[[ Data supplied open ]]
==> config.mk <==
export PLATFORM = sky130hd
export DESIGN_NAME = operand_format_datapath
export DESIGN_NICKNAME = d
export VERILOG_FILES = /design/src/include/operand_format_pkg.sv /design/src/verilog/operand_format_datapath.sv
export SDC_FILE = /design/constraint.sdc
export NUM_CORES = 1
export LEC_CHECK = 0
export BUFFER_PORTS_ARGS = -buffer_cell sky130_fd_sc_hd__buf_4
export CAP_MARGIN = 40
export CORE_MARGIN = 2
export CORE_UTILIZATION = 46
export DETAILED_ROUTE_END_ITERATION = 16
export PLACE_DENSITY = 0.66
export SLEW_MARGIN = 20
export SYNTH_ARGS = -nofsm -noshare
export SYNTH_HDL_FRONTEND = slang
export SYNTH_SLANG_ARGS = --single-unit
==> constraint.sdc <==
create_clock -name CLK -period 9.7 [get_ports CLK]
set_clock_uncertainty 0.05 [all_clocks]
set_input_delay 0.97 -clock CLK [delete_from_list [all_inputs] [get_ports CLK]]
set_output_delay 0.97 -clock CLK [all_outputs]
set_load 0.02 [all_outputs]
==> src/include/operand_format_pkg.sv <==
package operand_format_pkg;

    // ==========================================================
    // Word, byte and digit geometry
    // ==========================================================
    localparam int WORD_W    = 16;
    localparam int DWORD_W   = 32;
    localparam int BYTE_W    = 8;
    localparam int HEX_W     = 4;
    localparam int NUM_REGS  = 16;
    localparam int REG_SEL_W = 4;
    localparam int SEL_W     = 2;

    // Vector bit 15 is bit 0 (most significant end) of a word
    localparam int BYTE0_LSB = 8;
    localparam int BYTE1_LSB = 0;
    localparam int DIG0_LSB  = 12;

    // Register zero is the operator switch register
    localparam logic [3:0] SWITCH_REG_SEL = 4'h0;
    localparam logic [3:0] PAIR_ODD_BIT   = 4'h1;

    // ==========================================================
    // Floating-point layout (single form held in a doubleword)
    // ==========================================================
    localparam int FP_EXP_W      = 9;
    localparam int FP_FRAC_SGL_W = 22;
    localparam int FP_FRAC_DBL_W = 38;
    localparam int FP_SIGN_POS   = 31;
    localparam int FP_EXP_LSB    = 22;

    localparam logic [15:0] WORD_ZERO  = 16'h0000;
    localparam logic [31:0] DWORD_ZERO = 32'h0000_0000;
    localparam logic [15:0] ADDR_STEP  = 16'h0001;

    // ==========================================================
    // Operations
    // ==========================================================
    typedef enum logic [2:0] {
        OP_PASS  = 3'h0,
        OP_NEG   = 3'h1,
        OP_CMP   = 3'h3,
        OP_BYTE  = 3'h2,
        OP_HEX   = 3'h6,
        OP_FNORM = 3'h7,
        OP_FNEG  = 3'h5
    } op_e;

    typedef struct packed {
        op_e                   op;
        logic                  dw;
        logic [SEL_W-1:0]      sel;
        logic [REG_SEL_W-1:0]  src_a;
        logic [REG_SEL_W-1:0]  src_b;
    } req_s;

    typedef struct packed {
        logic neg;
        logic zero;
        logic less;
        logic equal;
    } flags_s;

endpackage
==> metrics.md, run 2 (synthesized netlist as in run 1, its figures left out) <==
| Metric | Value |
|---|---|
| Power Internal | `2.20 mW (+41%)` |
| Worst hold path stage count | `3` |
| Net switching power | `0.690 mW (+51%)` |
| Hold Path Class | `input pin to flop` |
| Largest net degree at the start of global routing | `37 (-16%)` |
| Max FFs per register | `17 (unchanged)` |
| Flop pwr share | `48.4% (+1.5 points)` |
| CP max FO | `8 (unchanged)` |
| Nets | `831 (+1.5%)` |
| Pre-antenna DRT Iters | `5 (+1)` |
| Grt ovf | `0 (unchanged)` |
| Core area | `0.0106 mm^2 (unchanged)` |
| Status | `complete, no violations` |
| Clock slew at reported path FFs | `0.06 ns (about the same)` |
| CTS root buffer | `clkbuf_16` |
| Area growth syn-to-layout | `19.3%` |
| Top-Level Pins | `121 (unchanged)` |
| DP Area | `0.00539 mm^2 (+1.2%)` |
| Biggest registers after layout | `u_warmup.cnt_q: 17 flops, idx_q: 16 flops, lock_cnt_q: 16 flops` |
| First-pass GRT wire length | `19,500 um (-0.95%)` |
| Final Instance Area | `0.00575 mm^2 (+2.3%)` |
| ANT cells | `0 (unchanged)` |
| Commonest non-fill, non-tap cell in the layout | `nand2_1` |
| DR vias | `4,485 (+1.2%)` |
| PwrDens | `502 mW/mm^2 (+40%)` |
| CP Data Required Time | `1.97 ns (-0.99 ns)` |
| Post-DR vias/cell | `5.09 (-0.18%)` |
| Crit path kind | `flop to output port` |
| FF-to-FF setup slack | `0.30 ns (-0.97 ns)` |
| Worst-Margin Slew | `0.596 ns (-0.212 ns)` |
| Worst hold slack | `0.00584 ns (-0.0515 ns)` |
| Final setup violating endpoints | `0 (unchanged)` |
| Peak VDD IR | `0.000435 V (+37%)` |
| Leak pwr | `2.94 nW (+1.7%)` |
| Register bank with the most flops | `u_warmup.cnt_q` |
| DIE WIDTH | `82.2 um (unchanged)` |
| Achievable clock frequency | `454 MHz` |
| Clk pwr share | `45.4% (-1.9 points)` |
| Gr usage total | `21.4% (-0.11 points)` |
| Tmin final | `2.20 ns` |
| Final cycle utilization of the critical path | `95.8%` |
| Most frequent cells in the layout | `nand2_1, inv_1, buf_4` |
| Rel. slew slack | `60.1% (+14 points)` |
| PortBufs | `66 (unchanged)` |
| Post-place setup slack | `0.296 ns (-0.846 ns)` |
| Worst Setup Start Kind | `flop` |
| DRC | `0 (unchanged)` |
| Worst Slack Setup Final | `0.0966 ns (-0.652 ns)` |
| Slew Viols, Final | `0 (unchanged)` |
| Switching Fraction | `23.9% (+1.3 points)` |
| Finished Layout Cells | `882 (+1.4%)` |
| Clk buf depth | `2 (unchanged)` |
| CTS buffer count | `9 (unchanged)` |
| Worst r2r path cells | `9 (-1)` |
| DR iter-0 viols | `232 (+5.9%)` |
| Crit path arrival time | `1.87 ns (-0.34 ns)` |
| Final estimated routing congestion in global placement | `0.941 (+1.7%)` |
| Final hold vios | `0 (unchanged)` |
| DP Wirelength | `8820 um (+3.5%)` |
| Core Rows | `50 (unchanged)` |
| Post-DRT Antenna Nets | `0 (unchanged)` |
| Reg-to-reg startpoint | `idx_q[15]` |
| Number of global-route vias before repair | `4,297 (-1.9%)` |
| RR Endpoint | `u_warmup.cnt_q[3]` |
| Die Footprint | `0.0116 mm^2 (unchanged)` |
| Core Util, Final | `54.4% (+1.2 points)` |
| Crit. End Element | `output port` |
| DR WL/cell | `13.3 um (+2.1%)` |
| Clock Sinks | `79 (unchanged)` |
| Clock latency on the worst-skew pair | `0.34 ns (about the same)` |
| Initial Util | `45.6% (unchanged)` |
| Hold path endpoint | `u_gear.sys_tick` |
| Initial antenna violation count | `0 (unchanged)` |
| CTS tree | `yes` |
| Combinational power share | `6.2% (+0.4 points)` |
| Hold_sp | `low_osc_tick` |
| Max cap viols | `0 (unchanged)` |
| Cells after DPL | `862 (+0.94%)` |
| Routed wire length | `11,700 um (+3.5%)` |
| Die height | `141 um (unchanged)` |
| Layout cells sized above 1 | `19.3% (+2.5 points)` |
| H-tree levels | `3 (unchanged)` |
[[ Data supplied closed ]]
▶ **Task prompt**
When the line with "RR Endpoint |" is reached in the data above, start copying there, and copy each line exactly until the line with "Clock latency on" has been copied; copy nothing else.

▶ **Solved problem**
| RR Endpoint | `u_warmup.cnt_q[3]` |
| Die Footprint | `0.0116 mm^2 (unchanged)` |
| Core Util, Final | `54.4% (+1.2 points)` |
| Crit. End Element | `output port` |
| DR WL/cell | `13.3 um (+2.1%)` |
| Clock Sinks | `79 (unchanged)` |
| Clock latency on the worst-skew pair | `0.34 ns (about the same)` |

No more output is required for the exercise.